[Collected data entries]

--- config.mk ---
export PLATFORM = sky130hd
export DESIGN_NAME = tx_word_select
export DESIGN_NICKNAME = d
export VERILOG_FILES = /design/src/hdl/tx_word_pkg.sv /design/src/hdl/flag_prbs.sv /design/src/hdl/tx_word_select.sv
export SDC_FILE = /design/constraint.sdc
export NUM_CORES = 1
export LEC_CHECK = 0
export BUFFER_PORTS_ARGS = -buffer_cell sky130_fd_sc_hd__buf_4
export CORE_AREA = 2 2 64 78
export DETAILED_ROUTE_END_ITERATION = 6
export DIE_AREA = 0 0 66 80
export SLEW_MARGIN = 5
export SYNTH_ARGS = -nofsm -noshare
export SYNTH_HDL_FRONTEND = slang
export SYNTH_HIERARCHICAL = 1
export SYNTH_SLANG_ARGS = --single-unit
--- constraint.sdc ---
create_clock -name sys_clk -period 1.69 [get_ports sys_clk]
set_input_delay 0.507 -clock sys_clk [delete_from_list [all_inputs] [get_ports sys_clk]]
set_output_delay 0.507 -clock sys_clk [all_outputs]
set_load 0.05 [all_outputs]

...

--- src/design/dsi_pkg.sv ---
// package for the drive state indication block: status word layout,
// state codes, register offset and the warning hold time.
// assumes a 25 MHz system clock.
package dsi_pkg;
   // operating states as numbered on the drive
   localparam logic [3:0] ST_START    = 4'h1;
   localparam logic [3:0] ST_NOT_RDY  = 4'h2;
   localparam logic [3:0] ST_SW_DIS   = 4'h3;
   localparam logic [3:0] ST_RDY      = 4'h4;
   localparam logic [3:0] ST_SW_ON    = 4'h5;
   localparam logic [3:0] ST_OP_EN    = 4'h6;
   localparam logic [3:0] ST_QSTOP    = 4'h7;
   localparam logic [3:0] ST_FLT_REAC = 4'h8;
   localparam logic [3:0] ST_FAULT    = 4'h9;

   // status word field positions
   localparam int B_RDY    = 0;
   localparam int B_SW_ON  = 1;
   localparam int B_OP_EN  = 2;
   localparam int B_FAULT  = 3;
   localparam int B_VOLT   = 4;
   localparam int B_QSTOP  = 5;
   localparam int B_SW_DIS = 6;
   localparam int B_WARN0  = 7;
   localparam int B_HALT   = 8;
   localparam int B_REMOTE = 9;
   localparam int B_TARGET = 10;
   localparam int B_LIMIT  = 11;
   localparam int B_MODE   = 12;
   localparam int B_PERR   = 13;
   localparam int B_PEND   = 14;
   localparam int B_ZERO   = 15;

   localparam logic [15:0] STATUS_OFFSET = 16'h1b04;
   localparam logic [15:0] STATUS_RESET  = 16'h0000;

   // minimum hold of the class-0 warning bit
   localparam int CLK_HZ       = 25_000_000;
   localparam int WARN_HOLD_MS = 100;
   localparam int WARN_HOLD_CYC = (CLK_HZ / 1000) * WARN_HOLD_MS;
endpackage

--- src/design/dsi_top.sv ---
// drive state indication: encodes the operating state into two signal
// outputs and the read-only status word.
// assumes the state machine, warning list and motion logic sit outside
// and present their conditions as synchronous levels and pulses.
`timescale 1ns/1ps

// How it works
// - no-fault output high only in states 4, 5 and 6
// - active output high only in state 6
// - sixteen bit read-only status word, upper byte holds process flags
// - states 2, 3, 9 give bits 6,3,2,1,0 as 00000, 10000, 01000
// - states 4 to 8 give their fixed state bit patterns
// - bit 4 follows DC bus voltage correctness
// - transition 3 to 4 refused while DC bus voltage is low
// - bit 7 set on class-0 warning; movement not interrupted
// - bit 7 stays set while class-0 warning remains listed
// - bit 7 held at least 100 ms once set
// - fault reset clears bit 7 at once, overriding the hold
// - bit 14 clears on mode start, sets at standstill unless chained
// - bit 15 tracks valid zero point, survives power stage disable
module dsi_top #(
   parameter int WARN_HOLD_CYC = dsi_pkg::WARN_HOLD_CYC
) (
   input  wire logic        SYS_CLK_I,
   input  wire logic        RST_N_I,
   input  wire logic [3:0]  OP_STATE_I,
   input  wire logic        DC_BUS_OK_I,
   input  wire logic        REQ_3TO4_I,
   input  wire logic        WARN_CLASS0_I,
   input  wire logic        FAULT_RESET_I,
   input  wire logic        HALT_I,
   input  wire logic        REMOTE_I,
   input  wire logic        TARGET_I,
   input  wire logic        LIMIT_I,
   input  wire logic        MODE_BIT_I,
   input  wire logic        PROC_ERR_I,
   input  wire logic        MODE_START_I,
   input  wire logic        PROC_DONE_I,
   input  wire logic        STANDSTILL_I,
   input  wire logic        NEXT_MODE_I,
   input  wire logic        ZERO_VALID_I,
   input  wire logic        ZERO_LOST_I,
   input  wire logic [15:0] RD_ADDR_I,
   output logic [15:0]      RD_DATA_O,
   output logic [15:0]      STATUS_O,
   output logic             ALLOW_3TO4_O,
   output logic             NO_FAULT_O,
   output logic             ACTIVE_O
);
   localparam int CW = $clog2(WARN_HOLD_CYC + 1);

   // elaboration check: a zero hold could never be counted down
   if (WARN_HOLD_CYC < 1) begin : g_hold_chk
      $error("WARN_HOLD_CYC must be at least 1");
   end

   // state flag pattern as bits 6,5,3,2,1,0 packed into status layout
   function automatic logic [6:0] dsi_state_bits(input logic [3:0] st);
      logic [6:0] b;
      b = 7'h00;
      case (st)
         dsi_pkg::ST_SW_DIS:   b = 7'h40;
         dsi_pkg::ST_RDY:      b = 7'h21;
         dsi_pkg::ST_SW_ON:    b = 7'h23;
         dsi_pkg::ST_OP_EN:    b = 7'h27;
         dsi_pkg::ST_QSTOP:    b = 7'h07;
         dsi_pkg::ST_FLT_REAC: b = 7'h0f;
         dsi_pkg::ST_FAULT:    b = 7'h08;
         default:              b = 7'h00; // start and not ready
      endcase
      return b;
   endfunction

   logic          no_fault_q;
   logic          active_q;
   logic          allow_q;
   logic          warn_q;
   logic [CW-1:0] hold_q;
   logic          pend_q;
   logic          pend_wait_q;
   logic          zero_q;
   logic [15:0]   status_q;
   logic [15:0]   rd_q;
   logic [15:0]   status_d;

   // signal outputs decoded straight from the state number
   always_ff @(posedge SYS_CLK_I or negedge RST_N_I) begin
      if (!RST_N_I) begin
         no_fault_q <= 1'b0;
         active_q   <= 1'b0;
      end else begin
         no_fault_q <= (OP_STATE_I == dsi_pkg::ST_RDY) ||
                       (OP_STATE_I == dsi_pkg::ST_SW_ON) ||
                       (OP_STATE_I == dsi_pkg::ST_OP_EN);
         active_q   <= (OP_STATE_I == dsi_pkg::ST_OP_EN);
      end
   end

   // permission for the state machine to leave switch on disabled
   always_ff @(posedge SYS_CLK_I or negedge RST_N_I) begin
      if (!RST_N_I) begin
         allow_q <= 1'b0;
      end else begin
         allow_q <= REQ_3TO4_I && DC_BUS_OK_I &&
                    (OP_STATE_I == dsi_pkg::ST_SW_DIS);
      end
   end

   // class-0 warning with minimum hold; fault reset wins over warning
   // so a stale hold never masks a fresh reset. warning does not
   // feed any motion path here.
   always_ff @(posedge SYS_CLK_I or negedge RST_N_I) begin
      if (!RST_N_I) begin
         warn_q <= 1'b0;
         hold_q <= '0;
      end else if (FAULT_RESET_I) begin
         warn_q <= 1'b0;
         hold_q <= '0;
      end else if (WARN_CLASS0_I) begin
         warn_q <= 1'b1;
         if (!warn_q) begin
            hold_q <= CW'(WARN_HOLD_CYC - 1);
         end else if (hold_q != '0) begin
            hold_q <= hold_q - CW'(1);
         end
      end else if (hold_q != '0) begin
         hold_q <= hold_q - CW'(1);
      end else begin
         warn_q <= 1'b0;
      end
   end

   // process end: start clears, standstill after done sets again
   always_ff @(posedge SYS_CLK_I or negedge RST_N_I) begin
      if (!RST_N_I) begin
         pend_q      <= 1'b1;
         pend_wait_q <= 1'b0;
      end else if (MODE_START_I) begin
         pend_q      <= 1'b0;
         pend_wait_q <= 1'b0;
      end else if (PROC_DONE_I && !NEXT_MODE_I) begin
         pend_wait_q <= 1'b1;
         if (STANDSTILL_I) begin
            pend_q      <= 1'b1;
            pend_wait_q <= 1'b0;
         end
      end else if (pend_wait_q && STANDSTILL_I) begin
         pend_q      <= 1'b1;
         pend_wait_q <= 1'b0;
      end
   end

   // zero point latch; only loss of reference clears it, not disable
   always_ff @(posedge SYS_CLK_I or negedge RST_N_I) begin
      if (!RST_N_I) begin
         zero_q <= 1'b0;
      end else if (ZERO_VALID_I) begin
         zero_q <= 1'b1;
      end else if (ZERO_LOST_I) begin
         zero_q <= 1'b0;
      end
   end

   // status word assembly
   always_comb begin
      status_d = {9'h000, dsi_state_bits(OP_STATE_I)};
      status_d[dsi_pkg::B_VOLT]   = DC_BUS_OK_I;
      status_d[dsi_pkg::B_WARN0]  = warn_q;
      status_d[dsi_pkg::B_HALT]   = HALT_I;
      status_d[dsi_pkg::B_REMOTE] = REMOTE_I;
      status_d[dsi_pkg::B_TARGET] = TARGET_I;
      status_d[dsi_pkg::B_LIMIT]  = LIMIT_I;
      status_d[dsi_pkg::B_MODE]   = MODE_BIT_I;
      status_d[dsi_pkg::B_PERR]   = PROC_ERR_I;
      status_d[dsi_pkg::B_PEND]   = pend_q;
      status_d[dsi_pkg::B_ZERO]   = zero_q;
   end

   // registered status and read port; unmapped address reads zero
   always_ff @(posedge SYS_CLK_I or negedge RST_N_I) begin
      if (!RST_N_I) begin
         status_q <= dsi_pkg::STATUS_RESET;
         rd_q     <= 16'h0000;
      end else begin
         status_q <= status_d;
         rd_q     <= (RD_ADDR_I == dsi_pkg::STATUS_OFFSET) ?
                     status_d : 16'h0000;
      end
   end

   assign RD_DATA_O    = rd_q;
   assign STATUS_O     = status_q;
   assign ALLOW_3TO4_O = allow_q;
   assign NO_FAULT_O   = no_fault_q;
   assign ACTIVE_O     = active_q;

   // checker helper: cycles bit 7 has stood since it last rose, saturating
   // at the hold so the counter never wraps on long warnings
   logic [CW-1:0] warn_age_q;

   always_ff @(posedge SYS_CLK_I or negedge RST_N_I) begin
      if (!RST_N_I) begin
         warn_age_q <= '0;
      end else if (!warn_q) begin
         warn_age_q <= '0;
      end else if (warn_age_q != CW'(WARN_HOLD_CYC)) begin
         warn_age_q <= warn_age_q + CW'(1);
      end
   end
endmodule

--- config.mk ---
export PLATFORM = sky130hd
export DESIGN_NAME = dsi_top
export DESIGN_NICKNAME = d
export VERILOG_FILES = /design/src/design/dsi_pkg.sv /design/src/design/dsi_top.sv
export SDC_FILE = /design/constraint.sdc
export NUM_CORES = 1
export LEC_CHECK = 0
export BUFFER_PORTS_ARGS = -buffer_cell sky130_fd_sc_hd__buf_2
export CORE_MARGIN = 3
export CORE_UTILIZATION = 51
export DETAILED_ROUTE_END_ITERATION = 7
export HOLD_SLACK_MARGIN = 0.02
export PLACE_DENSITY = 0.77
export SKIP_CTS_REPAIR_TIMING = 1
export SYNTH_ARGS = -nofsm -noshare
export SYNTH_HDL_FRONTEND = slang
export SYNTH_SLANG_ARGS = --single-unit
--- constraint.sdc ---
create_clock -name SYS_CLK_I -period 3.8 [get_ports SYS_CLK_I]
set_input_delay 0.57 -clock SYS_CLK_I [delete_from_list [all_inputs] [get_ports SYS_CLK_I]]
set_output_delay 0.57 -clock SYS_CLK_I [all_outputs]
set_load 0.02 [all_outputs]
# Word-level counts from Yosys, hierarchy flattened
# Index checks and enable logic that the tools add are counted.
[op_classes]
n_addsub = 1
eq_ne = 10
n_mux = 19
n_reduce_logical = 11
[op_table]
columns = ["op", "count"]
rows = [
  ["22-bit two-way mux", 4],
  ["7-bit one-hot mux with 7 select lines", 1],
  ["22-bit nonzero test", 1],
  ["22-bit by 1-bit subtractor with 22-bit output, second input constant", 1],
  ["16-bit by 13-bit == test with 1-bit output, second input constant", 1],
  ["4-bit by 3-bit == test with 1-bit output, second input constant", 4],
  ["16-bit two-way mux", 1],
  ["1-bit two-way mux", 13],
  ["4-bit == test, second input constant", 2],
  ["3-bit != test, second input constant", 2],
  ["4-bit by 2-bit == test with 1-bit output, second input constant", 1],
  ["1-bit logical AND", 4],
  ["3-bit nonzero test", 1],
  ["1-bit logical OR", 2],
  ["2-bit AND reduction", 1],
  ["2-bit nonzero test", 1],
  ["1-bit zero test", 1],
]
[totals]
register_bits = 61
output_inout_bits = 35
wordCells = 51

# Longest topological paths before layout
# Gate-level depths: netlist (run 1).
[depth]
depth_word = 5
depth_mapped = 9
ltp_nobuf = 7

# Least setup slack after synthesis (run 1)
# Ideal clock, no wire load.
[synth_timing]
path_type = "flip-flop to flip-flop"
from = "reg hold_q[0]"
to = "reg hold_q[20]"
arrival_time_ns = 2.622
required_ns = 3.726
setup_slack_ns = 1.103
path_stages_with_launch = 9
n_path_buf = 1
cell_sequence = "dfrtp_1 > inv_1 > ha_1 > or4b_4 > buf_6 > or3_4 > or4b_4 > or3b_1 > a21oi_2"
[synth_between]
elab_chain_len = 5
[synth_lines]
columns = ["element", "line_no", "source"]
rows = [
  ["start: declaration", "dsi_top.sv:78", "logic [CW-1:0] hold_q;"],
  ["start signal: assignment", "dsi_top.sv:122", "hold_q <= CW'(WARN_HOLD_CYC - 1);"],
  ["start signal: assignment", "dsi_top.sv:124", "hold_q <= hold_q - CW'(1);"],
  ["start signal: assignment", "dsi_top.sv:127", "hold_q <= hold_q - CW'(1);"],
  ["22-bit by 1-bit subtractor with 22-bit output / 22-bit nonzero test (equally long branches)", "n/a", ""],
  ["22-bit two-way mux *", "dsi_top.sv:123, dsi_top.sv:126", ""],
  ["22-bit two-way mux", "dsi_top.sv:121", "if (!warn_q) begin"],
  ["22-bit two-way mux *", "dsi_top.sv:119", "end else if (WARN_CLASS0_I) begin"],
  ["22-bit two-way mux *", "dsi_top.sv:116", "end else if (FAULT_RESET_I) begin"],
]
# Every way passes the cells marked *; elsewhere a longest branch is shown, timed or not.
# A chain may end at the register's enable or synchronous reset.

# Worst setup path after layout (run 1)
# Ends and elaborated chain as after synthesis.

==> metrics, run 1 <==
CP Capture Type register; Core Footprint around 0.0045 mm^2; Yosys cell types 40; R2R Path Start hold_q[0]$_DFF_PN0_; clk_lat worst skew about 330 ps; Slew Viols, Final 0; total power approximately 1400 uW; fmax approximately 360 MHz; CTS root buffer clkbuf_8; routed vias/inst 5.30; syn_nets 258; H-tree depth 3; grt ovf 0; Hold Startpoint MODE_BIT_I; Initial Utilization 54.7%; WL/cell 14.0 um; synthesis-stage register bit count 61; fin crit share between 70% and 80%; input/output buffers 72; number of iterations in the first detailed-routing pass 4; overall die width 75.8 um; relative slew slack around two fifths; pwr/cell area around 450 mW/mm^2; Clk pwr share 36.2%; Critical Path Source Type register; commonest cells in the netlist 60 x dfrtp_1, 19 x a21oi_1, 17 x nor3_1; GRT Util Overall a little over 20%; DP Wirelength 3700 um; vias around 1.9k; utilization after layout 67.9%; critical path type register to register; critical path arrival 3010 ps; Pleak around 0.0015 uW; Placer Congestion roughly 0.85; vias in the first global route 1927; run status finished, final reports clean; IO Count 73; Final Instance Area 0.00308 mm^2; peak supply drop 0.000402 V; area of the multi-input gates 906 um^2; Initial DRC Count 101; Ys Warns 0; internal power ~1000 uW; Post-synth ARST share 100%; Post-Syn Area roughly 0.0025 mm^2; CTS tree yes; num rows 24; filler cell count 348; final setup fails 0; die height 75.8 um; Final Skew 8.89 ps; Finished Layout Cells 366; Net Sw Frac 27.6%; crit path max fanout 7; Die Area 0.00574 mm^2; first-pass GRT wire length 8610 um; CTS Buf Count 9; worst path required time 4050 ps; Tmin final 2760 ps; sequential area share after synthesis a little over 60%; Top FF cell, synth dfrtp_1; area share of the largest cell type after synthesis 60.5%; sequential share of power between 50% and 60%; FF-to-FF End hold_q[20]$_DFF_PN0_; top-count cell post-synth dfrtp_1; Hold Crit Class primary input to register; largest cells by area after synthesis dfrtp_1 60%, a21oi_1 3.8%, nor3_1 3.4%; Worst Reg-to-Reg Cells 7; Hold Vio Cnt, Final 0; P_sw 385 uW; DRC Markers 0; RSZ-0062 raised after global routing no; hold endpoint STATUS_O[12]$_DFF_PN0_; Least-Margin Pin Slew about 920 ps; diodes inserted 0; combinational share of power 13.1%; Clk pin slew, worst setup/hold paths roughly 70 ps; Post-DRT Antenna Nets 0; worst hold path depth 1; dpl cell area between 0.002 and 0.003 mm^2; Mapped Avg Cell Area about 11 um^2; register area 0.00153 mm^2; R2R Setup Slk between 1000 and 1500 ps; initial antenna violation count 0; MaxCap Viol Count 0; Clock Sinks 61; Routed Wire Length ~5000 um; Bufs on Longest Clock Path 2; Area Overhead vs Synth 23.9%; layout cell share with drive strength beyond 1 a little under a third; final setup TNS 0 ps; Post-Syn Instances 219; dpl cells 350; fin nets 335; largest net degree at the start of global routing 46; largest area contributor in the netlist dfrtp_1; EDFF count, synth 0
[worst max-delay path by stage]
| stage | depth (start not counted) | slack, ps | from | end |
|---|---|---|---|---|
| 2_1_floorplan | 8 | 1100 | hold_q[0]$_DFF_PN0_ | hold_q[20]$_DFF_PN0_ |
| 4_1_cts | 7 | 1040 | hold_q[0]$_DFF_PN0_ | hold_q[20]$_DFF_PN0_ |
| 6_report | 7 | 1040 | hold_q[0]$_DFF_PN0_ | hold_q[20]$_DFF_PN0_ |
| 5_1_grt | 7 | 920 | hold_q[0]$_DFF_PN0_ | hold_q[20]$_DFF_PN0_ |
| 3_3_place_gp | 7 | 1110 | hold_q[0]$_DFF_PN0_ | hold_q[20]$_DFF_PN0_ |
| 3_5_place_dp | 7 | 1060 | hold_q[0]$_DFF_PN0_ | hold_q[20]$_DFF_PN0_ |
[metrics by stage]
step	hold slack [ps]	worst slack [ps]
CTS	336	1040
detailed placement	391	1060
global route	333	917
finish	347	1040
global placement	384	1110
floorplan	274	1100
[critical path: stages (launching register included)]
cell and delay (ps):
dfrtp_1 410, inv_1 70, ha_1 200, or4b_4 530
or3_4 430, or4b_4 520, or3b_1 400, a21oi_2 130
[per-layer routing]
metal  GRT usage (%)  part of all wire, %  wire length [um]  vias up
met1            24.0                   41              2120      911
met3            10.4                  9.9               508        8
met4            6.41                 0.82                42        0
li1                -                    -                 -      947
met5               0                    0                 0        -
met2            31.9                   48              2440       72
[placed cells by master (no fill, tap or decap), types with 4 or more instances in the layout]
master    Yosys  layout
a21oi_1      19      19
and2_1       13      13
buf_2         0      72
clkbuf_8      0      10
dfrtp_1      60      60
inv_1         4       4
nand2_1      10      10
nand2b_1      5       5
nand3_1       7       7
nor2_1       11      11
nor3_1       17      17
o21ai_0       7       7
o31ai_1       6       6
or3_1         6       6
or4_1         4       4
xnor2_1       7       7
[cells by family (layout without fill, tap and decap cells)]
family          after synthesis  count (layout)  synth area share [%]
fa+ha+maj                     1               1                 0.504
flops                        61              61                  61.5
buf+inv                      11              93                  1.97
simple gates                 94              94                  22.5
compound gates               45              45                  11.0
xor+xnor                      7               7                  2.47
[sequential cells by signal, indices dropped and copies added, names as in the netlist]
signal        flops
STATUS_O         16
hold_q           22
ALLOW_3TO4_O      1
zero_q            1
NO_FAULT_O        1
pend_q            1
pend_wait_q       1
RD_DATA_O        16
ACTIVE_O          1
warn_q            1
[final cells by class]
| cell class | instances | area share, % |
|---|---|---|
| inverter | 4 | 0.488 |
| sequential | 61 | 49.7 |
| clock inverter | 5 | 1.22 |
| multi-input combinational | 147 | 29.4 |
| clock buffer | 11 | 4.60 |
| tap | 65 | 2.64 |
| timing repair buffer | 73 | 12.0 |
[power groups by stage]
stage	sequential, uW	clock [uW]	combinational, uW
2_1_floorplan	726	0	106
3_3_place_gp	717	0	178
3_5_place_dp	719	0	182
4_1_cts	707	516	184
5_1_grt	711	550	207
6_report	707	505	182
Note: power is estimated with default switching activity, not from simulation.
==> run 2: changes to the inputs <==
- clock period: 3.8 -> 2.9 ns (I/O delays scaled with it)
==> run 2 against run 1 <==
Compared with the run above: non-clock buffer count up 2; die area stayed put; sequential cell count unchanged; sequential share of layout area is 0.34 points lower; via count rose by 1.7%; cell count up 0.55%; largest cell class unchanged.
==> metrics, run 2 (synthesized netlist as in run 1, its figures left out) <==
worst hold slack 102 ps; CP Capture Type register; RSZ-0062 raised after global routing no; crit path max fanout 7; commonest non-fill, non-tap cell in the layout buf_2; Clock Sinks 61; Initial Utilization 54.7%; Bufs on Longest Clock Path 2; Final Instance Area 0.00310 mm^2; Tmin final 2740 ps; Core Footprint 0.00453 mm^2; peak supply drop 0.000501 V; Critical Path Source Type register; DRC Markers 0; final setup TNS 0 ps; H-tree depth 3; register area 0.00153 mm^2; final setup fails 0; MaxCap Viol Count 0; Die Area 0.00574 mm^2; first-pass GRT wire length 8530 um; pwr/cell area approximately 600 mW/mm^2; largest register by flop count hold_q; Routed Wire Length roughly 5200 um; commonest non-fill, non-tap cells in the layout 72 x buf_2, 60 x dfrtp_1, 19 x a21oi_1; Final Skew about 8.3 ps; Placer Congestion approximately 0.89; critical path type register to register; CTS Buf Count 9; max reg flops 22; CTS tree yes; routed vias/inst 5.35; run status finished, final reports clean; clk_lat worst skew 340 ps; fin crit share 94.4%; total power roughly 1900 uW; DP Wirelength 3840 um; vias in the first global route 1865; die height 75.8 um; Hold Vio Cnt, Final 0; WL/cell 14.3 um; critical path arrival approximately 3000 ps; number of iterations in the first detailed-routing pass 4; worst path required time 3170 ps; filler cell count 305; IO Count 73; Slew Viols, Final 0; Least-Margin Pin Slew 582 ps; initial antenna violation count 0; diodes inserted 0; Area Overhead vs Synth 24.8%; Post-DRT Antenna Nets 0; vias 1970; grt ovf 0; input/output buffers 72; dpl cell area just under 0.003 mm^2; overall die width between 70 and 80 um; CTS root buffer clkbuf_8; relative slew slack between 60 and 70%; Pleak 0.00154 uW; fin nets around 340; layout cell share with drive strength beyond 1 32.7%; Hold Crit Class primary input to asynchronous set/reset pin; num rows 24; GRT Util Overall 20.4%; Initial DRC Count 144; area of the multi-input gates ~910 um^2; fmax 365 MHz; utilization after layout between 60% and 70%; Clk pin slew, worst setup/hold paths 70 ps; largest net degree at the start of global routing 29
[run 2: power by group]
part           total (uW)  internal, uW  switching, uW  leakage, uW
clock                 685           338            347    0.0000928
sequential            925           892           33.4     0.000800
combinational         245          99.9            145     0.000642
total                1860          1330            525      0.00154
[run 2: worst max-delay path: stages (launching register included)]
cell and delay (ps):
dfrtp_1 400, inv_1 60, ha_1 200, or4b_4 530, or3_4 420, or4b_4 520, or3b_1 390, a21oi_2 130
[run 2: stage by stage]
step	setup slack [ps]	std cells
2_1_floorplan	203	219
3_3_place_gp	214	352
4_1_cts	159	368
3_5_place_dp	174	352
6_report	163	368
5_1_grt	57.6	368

--- TASK PROMPT ---
Using the entries above, give again exactly the lines from the line holding "localparam int B_LIMIT" through the line holding "holds process flags". Include both end lines and nothing else.

--- SOLVED EXERCISE ---
   localparam int B_LIMIT  = 11;
   localparam int B_MODE   = 12;
   localparam int B_PERR   = 13;
   localparam int B_PEND   = 14;
   localparam int B_ZERO   = 15;

   localparam logic [15:0] STATUS_OFFSET = 16'h1b04;
   localparam logic [15:0] STATUS_RESET  = 16'h0000;

   // minimum hold of the class-0 warning bit
   localparam int CLK_HZ       = 25_000_000;
   localparam int WARN_HOLD_MS = 100;
   localparam int WARN_HOLD_CYC = (CLK_HZ / 1000) * WARN_HOLD_MS;
endpackage

--- src/design/dsi_top.sv ---
// drive state indication: encodes the operating state into two signal
// outputs and the read-only status word.
// assumes the state machine, warning list and motion logic sit outside
// and present their conditions as synchronous levels and pulses.
`timescale 1ns/1ps

// How it works
// - no-fault output high only in states 4, 5 and 6
// - active output high only in state 6
// - sixteen bit read-only status word, upper byte holds process flags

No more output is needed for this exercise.